Supplied material →

## src/rtl/main_fsm.sv

```systemverilog
// Multicycle main control FSM: walks each instruction through Fetch/Decode/Execute/Writeback
// and drives every datapath enable, mux select and the 2-bit ALUOp for alu_decoder.
module main_fsm #(
   parameter bit MEM_WAIT_EN = 1'b1
) (
   input  logic       clk,
   input  logic       rst_n,
   input  logic [6:0] op,
   input  logic       mem_ready,
   output logic       PCUpdate,
   output logic       Branch,
   output logic       RegWrite,
   output logic       MemWrite,
   output logic       IRWrite,
   output logic       AdrSrc,
   output logic [1:0] ResultSrc,
   output logic [1:0] ALUSrcA,
   output logic [1:0] ALUSrcB,
   output logic [1:0] ALUOp,
   output logic       illegal_instr,
   output logic       instr_retire,
   output logic [3:0] state_o
);

   typedef enum logic [3:0] {
      S_FETCH    = 4'd0,
      S_DECODE   = 4'd1,
      S_MEMADR   = 4'd2,
      S_MEMREAD  = 4'd3,
      S_MEMWB    = 4'd4,
      S_MEMWRITE = 4'd5,
      S_EXECR    = 4'd6,
      S_EXECI    = 4'd7,
      S_ALUWB    = 4'd8,
      S_BRANCH   = 4'd9,
      S_JAL      = 4'd10,
      S_JALR     = 4'd11,
      S_LUI      = 4'd12,
      S_AUIPC    = 4'd13
   } state_t;

   localparam logic [6:0] OP_LOAD   = 7'b0000011;
   localparam logic [6:0] OP_STORE  = 7'b0100011;
   localparam logic [6:0] OP_RTYPE  = 7'b0110011;
   localparam logic [6:0] OP_ITYPE  = 7'b0010011;
   localparam logic [6:0] OP_BRANCH = 7'b1100011;
   localparam logic [6:0] OP_JAL    = 7'b1101111;
   localparam logic [6:0] OP_JALR   = 7'b1100111;
   localparam logic [6:0] OP_LUI    = 7'b0110111;
   localparam logic [6:0] OP_AUIPC  = 7'b0010111;

   state_t state, state_next;
   logic   ready;
   logic   pc_upd, br, reg_wr, mem_wr, ir_wr;

   assign ready = MEM_WAIT_EN ? mem_ready : 1'b1;

   // NOTE: state is sequential, so it uses non-blocking assignment and resets asynchronously.
   always_ff @(posedge clk or negedge rst_n) begin
      if (!rst_n) state <= S_FETCH;
      else        state <= state_next;
   end

   // NOTE: every output gets a default before the case so no path leaves one unassigned (no latches).
   always_comb begin
      state_next    = S_FETCH;
      pc_upd        = 1'b0;
      br            = 1'b0;
      reg_wr        = 1'b0;
      mem_wr        = 1'b0;
      ir_wr         = 1'b0;
      AdrSrc        = 1'b0;
      ResultSrc     = 2'b00;
      ALUSrcA       = 2'b00;
      ALUSrcB       = 2'b00;
      ALUOp         = 2'b00;
      illegal_instr = 1'b0;
      instr_retire  = 1'b0;
      unique case (state)
         S_FETCH: begin
            ResultSrc  = 2'b10;
            ALUSrcB    = 2'b10;
            ir_wr      = ready;
            pc_upd     = ready;
            state_next = ready ? S_DECODE : S_FETCH;
         end
         S_DECODE: begin
            ALUSrcA = 2'b01;
            ALUSrcB = 2'b01;
            case (op)
               OP_LOAD, OP_STORE: state_next = S_MEMADR;
               OP_RTYPE:          state_next = S_EXECR;
               OP_ITYPE:          state_next = S_EXECI;
               OP_BRANCH:         state_next = S_BRANCH;
               OP_JAL:            state_next = S_JAL;
               OP_JALR:           state_next = S_JALR;
               OP_LUI:            state_next = S_LUI;
               OP_AUIPC:          state_next = S_AUIPC;
               default: begin
                  illegal_instr = 1'b1;
                  instr_retire  = 1'b1;
                  state_next    = S_FETCH;
               end
            endcase
         end
         S_MEMADR: begin
            ALUSrcA    = 2'b10;
            ALUSrcB    = 2'b01;
            state_next = op[5] ? S_MEMWRITE : S_MEMREAD;
         end
         S_MEMREAD: begin
            AdrSrc     = 1'b1;
            state_next = ready ? S_MEMWB : S_MEMREAD;
         end
         S_MEMWB: begin
            ResultSrc    = 2'b01;
            reg_wr       = 1'b1;
            instr_retire = 1'b1;
         end
         S_MEMWRITE: begin
            // The write strobe stays up through the whole stall; memory samples it with mem_ready.
            AdrSrc       = 1'b1;
            mem_wr       = 1'b1;
            instr_retire = ready;
            state_next   = ready ? S_FETCH : S_MEMWRITE;
         end
         S_EXECR: begin
            ALUSrcA    = 2'b10;
            ALUOp      = 2'b10;
            state_next = S_ALUWB;
         end
         S_EXECI: begin
            ALUSrcA    = 2'b10;
            ALUSrcB    = 2'b01;
            ALUOp      = 2'b10;
            state_next = S_ALUWB;
         end
         S_ALUWB: begin
            reg_wr       = 1'b1;
            instr_retire = 1'b1;
         end
         S_BRANCH: begin
            ALUSrcA      = 2'b10;
            ALUOp        = 2'b01;
            br           = 1'b1;
            instr_retire = 1'b1;
         end
         S_JAL: begin
            // PC takes the target held in ALUOut while the ALU forms OldPC+4 for the link write.
            ALUSrcA    = 2'b01;
            ALUSrcB    = 2'b10;
            pc_upd     = 1'b1;
            state_next = S_ALUWB;
         end
         S_JALR: begin
            ALUSrcA    = 2'b10;
            ALUSrcB    = 2'b01;
            state_next = S_JAL;
         end
         S_LUI: begin
            ALUSrcA    = 2'b11;
            ALUSrcB    = 2'b01;
            state_next = S_ALUWB;
         end
         S_AUIPC: begin
            ALUSrcA    = 2'b01;
            ALUSrcB    = 2'b01;
            state_next = S_ALUWB;
         end
         default: state_next = S_FETCH;
      endcase
   end

   // Write enables are held low for the whole reset, even though FETCH is the reset state.
   assign PCUpdate = pc_upd & rst_n;
   assign Branch   = br     & rst_n;
   assign RegWrite = reg_wr & rst_n;
   assign MemWrite = mem_wr & rst_n;
   assign IRWrite  = ir_wr  & rst_n;
   assign state_o  = state;

endmodule

```
`src/rtl/facto_host_pkg.sv`:
```
// Shared types and constants for the facto_host bus-master sequencer.
package facto_host_pkg;

  typedef enum logic [3:0] {
    S_IDLE,
    S_REQ,
    S_WR_INTEN,
    S_WR_OPERAND,
    S_WR_START,
    S_WAIT,
    S_POLL_RD,
    S_POLL_CHK,
    S_RD_H,
    S_CAP_H,
    S_RD_L,
    S_CAP_L,
    S_WR_RAM_H,
    S_WR_RAM_L,
    S_WR_CLEAR,
    S_DONE
  } state_e;

  localparam logic [15:0] OFS_OPSTART  = 16'h0000;
  localparam logic [15:0] OFS_OPCLEAR  = 16'h0008;
  localparam logic [15:0] OFS_OPDONE   = 16'h0010;
  localparam logic [15:0] OFS_INTREN   = 16'h0018;
  localparam logic [15:0] OFS_OPERAND  = 16'h0020;
  localparam logic [15:0] OFS_RESULT_H = 16'h0028;
  localparam logic [15:0] OFS_RESULT_L = 16'h0030;

  localparam int RESULT_SLOTS = 2;

  // States that issue a bus transfer and therefore stall while grant is low.
  function automatic logic is_xfer(input state_e s);
    return s inside {S_WR_INTEN, S_WR_OPERAND, S_WR_START, S_POLL_RD, S_RD_H,
                     S_RD_L, S_WR_RAM_H, S_WR_RAM_L, S_WR_CLEAR};
  endfunction

endpackage

```
`src/rtl/facto_host.sv`:
```
// Single-job factorial sequencer driving the bus master port of FactoCore + ram.
// FACTO_HOST_IRQ_EN selects interrupt-driven completion; otherwise opdone is polled.
//
// state        | meaning
// IDLE         | waiting for a command, cmd_ready high
// REQ          | bus requested, waiting for first grant
// WR_INTEN     | write intrEn (1 with IRQ, 0 when polling)
// WR_OPERAND   | write operand N
// WR_START     | write opstart=1
// WAIT         | IRQ: wait for interrupt; polling: POLL_GAP idle cycles
// POLL_RD      | read opdone
// POLL_CHK     | opdone data phase, bit0 decides RD_H or another WAIT
// RD_H / RD_L  | read result_h / result_l
// CAP_H / CAP_L| capture read data
// WR_RAM_H/L   | store result words at dst and dst+1
// WR_CLEAR     | write opclear=1
// DONE         | release bus, pulse done
module facto_host
  import facto_host_pkg::*;
#(
  parameter logic [15:0] FACTO_BASE = 16'h7000,
  parameter int unsigned POLL_GAP   = 4
) (
  input  logic        clk,
  input  logic        reset_n,
  input  logic        cmd_valid,
  output logic        cmd_ready,
  input  logic [63:0] cmd_operand,
  input  logic [15:0] cmd_dst,
  output logic        done,
  output logic        busy,
  output logic        m_req,
  output logic        m_wr,
  output logic [15:0] m_addr,
  output logic [63:0] m_dout,
  input  logic        m_grant,
  input  logic [63:0] m_din,
  input  logic        interrupt
);

`ifdef FACTO_HOST_IRQ_EN
  localparam logic [63:0] INTEN_VAL = 64'd1;
`else
  localparam logic [63:0] INTEN_VAL = 64'd0;
  logic irq_unused;
  assign irq_unused = interrupt;
  logic [3:0] cnt_q, cnt_d;
`endif

  state_e      state_q, state_d;
  logic [63:0] operand_q, operand_d;
  logic [15:0] dst_q, dst_d;
  logic [63:0] res_h_q, res_h_d;
  logic [63:0] res_l_q, res_l_d;
  logic        cmd_ready_q, cmd_ready_d;
  logic        busy_q, busy_d;
  logic        done_q, done_d;
  logic        m_req_q, m_req_d;
  logic        m_wr_q, m_wr_d;
  logic [15:0] m_addr_q, m_addr_d;
  logic [63:0] m_dout_q, m_dout_d;

  always_comb begin
    state_d   = state_q;
    operand_d = operand_q;
    dst_d     = dst_q;
    res_h_d   = res_h_q;
    res_l_d   = res_l_q;
`ifndef FACTO_HOST_IRQ_EN
    cnt_d     = cnt_q;
`endif
    case (state_q)
      S_IDLE: begin
        if (cmd_valid) begin
          operand_d = cmd_operand;
          dst_d     = cmd_dst;
          state_d   = S_REQ;
        end
      end
      S_REQ:        if (m_grant) state_d = S_WR_INTEN;
      S_WR_INTEN:   state_d = S_WR_OPERAND;
      S_WR_OPERAND: state_d = S_WR_START;
      S_WR_START: begin
        state_d = S_WAIT;
`ifndef FACTO_HOST_IRQ_EN
        cnt_d   = 4'(POLL_GAP - 1);
`endif
      end
`ifdef FACTO_HOST_IRQ_EN
      S_WAIT:       if (interrupt) state_d = S_RD_H;
`else
      S_WAIT: begin
        if (cnt_q == 4'd0) state_d = S_POLL_RD;
        else               cnt_d   = cnt_q - 4'd1;
      end
      S_POLL_RD:    state_d = S_POLL_CHK;
      S_POLL_CHK: begin
        if (m_din[0]) begin
          state_d = S_RD_H;
        end else begin
          state_d = S_WAIT;
          cnt_d   = 4'(POLL_GAP - 1);
        end
      end
`endif
      S_RD_H:       state_d = S_CAP_H;
      S_CAP_H: begin
        res_h_d = m_din;
        state_d = S_RD_L;
      end
      S_RD_L:       state_d = S_CAP_L;
      S_CAP_L: begin
        res_l_d = m_din;
        state_d = S_WR_RAM_H;
      end
      S_WR_RAM_H:   state_d = S_WR_RAM_L;
      S_WR_RAM_L:   state_d = S_WR_CLEAR;
      S_WR_CLEAR:   state_d = S_DONE;
      S_DONE:       state_d = S_IDLE;
      default:      state_d = S_IDLE;
    endcase

    if (is_xfer(state_q) && !m_grant) state_d = state_q;
  end

  // Outputs are decoded from the next state so they register in step with it.
  always_comb begin
    m_wr_d      = 1'b0;
    m_addr_d    = 16'h0000;
    m_dout_d    = 64'd0;
    m_req_d     = !(state_d inside {S_IDLE, S_DONE});
    cmd_ready_d = (state_d == S_IDLE);
    busy_d      = (state_d != S_IDLE);
    done_d      = (state_d == S_DONE);
    case (state_d)
      S_WR_INTEN:   begin m_wr_d = 1'b1; m_addr_d = FACTO_BASE + OFS_INTREN;  m_dout_d = INTEN_VAL; end
      S_WR_OPERAND: begin m_wr_d = 1'b1; m_addr_d = FACTO_BASE + OFS_OPERAND; m_dout_d = operand_d; end
      S_WR_START:   begin m_wr_d = 1'b1; m_addr_d = FACTO_BASE + OFS_OPSTART; m_dout_d = 64'd1; end
      S_POLL_RD:    m_addr_d = FACTO_BASE + OFS_OPDONE;
      S_RD_H:       m_addr_d = FACTO_BASE + OFS_RESULT_H;
      S_RD_L:       m_addr_d = FACTO_BASE + OFS_RESULT_L;
      S_WR_RAM_H:   begin m_wr_d = 1'b1; m_addr_d = dst_d; m_dout_d = res_h_d; end
      S_WR_RAM_L:   begin m_wr_d = 1'b1; m_addr_d = dst_d + 16'(RESULT_SLOTS - 1); m_dout_d = res_l_d; end
      S_WR_CLEAR:   begin m_wr_d = 1'b1; m_addr_d = FACTO_BASE + OFS_OPCLEAR; m_dout_d = 64'd1; end
      default: ;
    endcase
  end

  always_ff @(posedge clk or negedge reset_n) begin
    if (!reset_n) begin
      state_q     <= S_IDLE;
      operand_q   <= 64'd0;
      dst_q       <= 16'h0000;
      res_h_q     <= 64'd0;
      res_l_q     <= 64'd0;
      cmd_ready_q <= 1'b1;
      busy_q      <= 1'b0;
      done_q      <= 1'b0;
      m_req_q     <= 1'b0;
      m_wr_q      <= 1'b0;
      m_addr_q    <= 16'h0000;
      m_dout_q    <= 64'd0;
`ifndef FACTO_HOST_IRQ_EN
      cnt_q       <= 4'd0;
`endif
    end else begin
      state_q     <= state_d;
      operand_q   <= operand_d;
      dst_q       <= dst_d;
      res_h_q     <= res_h_d;
      res_l_q     <= res_l_d;
      cmd_ready_q <= cmd_ready_d;
      busy_q      <= busy_d;
      done_q      <= done_d;
      m_req_q     <= m_req_d;
      m_wr_q      <= m_wr_d;
      m_addr_q    <= m_addr_d;
      m_dout_q    <= m_dout_d;
`ifndef FACTO_HOST_IRQ_EN
      cnt_q       <= cnt_d;
`endif
    end
  end

  assign cmd_ready = cmd_ready_q;
  assign busy      = busy_q;
  assign done      = done_q;
  assign m_req     = m_req_q;
  assign m_wr      = m_wr_q;
  assign m_addr    = m_addr_q;
  assign m_dout    = m_dout_q;

endmodule
```
**src/rtl/lsu_pkg.sv**
```systemverilog
// rtl/lsu_pkg.sv - shared funct3 constants, state encoding and default width for the LSU
package lsu_pkg;

   localparam int LSU_ADDR_W = 5;

   localparam logic [2:0] F3_B  = 3'b000;
   localparam logic [2:0] F3_H  = 3'b001;
   localparam logic [2:0] F3_W  = 3'b010;
   localparam logic [2:0] F3_BU = 3'b100;
   localparam logic [2:0] F3_HU = 3'b101;

   typedef enum logic [2:0] {
      S_IDLE,
      S_ERR,
      S_LOAD,
      S_WRITE,
      S_RMW_RD,
      S_RMW_WR,
      S_RESP
   } lsu_state_e;

endpackage

```
**src/rtl/lsu_lane_align.sv**
```systemverilog
// rtl/lsu_lane_align.sv - byte/halfword lane extraction for loads and lane merge for sub-word stores
module lsu_lane_align
   import lsu_pkg::*;
(
   input  logic [31:0] ld_word_i,
   input  logic [31:0] st_old_i,
   input  logic [15:0] st_new_i,
   input  logic [1:0]  offset_i,
   input  logic [2:0]  funct3_i,
   output logic [31:0] ld_data_o,
   output logic [31:0] st_word_o
);

   logic [7:0]  byte_v;
   logic [15:0] half_v;

   always_comb begin
      byte_v    = ld_word_i[{offset_i, 3'b000} +: 8];
      half_v    = offset_i[1] ? ld_word_i[31:16] : ld_word_i[15:0];
      ld_data_o = ld_word_i;
      case (funct3_i)
         F3_B:    ld_data_o = {{24{byte_v[7]}}, byte_v};
         F3_H:    ld_data_o = {{16{half_v[15]}}, half_v};
         F3_BU:   ld_data_o = {24'h0, byte_v};
         F3_HU:   ld_data_o = {16'h0, half_v};
         default: ld_data_o = ld_word_i;
      endcase
   end

   // Only the addressed lane changes; the rest of the old word is written back untouched.
   always_comb begin
      st_word_o = st_old_i;
      case (funct3_i[1:0])
         2'b00:   st_word_o[{offset_i, 3'b000} +: 8]    = st_new_i[7:0];
         2'b01:   st_word_o[{offset_i[1], 4'b0000} +: 16] = st_new_i;
         default: st_word_o = st_old_i;
      endcase
   end

endmodule

```
**src/rtl/lsu_mem_master.sv**
```systemverilog
// rtl/lsu_mem_master.sv - load/store initiator driving a word-addressed memory with read-modify-write sub-word stores
module lsu_mem_master
   import lsu_pkg::*;
#(
   parameter int ADDR_W = LSU_ADDR_W,
   parameter int DATA_W = 32
) (
   input  logic              clk,
   input  logic              reset,
   input  logic              req_valid,
   output logic              req_ready,
   input  logic              req_we,
   input  logic [2:0]        req_funct3,
   input  logic [31:0]       req_addr,
   input  logic [DATA_W-1:0] req_wdata,
   output logic              resp_valid,
   output logic [DATA_W-1:0] resp_rdata,
   output logic              resp_err,
   output logic              mem_read,
   output logic              mem_write,
   output logic [ADDR_W-1:0] mem_addr,
   output logic [DATA_W-1:0] mem_wdata,
   input  logic [DATA_W-1:0] mem_rdata
);

   lsu_state_e        state_q, state_d;
   logic              we_q;
   logic [2:0]        f3_q;
   logic [ADDR_W+1:0] addr_q;
   logic [DATA_W-1:0] wdata_q, rdata_q;
   logic              accept, misaligned, out_of_range, bad_f3, req_err;
   logic [DATA_W-1:0] ld_data, st_word;

   assign accept = req_valid && (state_q == S_IDLE);

   always_comb begin
      misaligned   = ((req_funct3[1:0] == 2'b01) && req_addr[0]) ||
                     ((req_funct3[1:0] == 2'b10) && (req_addr[1:0] != 2'b00));
      out_of_range = |req_addr[31:ADDR_W+2];
      bad_f3       = req_we ? (req_funct3 > F3_W)
                            : ((req_funct3 == 3'b011) || (req_funct3[2:1] == 2'b11));
      req_err      = misaligned || out_of_range || bad_f3;
   end

   lsu_lane_align u_align (
      .ld_word_i (mem_rdata),
      .st_old_i  (rdata_q),
      .st_new_i  (wdata_q[15:0]),
      .offset_i  (addr_q[1:0]),
      .funct3_i  (f3_q),
      .ld_data_o (ld_data),
      .st_word_o (st_word)
   );

   always_ff @(posedge clk) begin
      if (reset) begin
         state_q <= S_IDLE;
         we_q    <= 1'b0;
         f3_q    <= 3'b000;
         addr_q  <= '0;
         wdata_q <= '0;
         rdata_q <= '0;
      end else begin
         state_q <= state_d;
         if (accept) begin
            we_q    <= req_we;
            f3_q    <= req_funct3;
            addr_q  <= req_addr[ADDR_W+1:0];
            wdata_q <= req_wdata;
         end
         if (state_q == S_LOAD)
            rdata_q <= ld_data;
         else if (state_q == S_RMW_RD)
            rdata_q <= mem_rdata;
      end
   end

   always_comb begin
      state_d    = state_q;
      req_ready  = 1'b0;
      resp_valid = 1'b0;
      resp_err   = 1'b0;
      resp_rdata = '0;
      mem_read   = 1'b0;
      mem_write  = 1'b0;
      mem_wdata  = '0;
      mem_addr   = addr_q[ADDR_W+1:2];
      case (state_q)
         S_IDLE: begin
            req_ready = 1'b1;
            mem_addr  = '0;
            if (req_valid) begin
               if (req_err)             state_d = S_ERR;
               else if (!req_we)        state_d = S_LOAD;
               else if (req_funct3 == F3_W) state_d = S_WRITE;
               else                     state_d = S_RMW_RD;
            end
         end
         S_ERR: begin
            resp_valid = 1'b1;
            resp_err   = 1'b1;
            mem_addr   = '0;
            state_d    = S_IDLE;
         end
         S_LOAD: begin
            mem_read = 1'b1;
            state_d  = S_RESP;
         end
         S_WRITE: begin
            mem_write = 1'b1;
            mem_wdata = wdata_q;
            state_d   = S_RESP;
         end
         S_RMW_RD: begin
            mem_read = 1'b1;
            state_d  = S_RMW_WR;
         end
         S_RMW_WR: begin
            mem_write = 1'b1;
            mem_wdata = st_word;
            state_d   = S_RESP;
         end
         S_RESP: begin
            resp_valid = 1'b1;
            if (!we_q) resp_rdata = rdata_q;
            state_d = S_IDLE;
         end
         default: state_d = S_IDLE;
      endcase
      // A reset cycle abandons whatever is in flight, so nothing may leave the block.
      if (reset) begin
         mem_read   = 1'b0;
         mem_write  = 1'b0;
         resp_valid = 1'b0;
         resp_err   = 1'b0;
         resp_rdata = '0;
      end
   end

endmodule

```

Aim of the task → Every line of the listing that includes the word "misaligned" belongs in the answer.

Exercise solution →
   logic              accept, misaligned, out_of_range, bad_f3, req_err;
      misaligned   = ((req_funct3[1:0] == 2'b01) && req_addr[0]) ||
      req_err      = misaligned || out_of_range || bad_f3;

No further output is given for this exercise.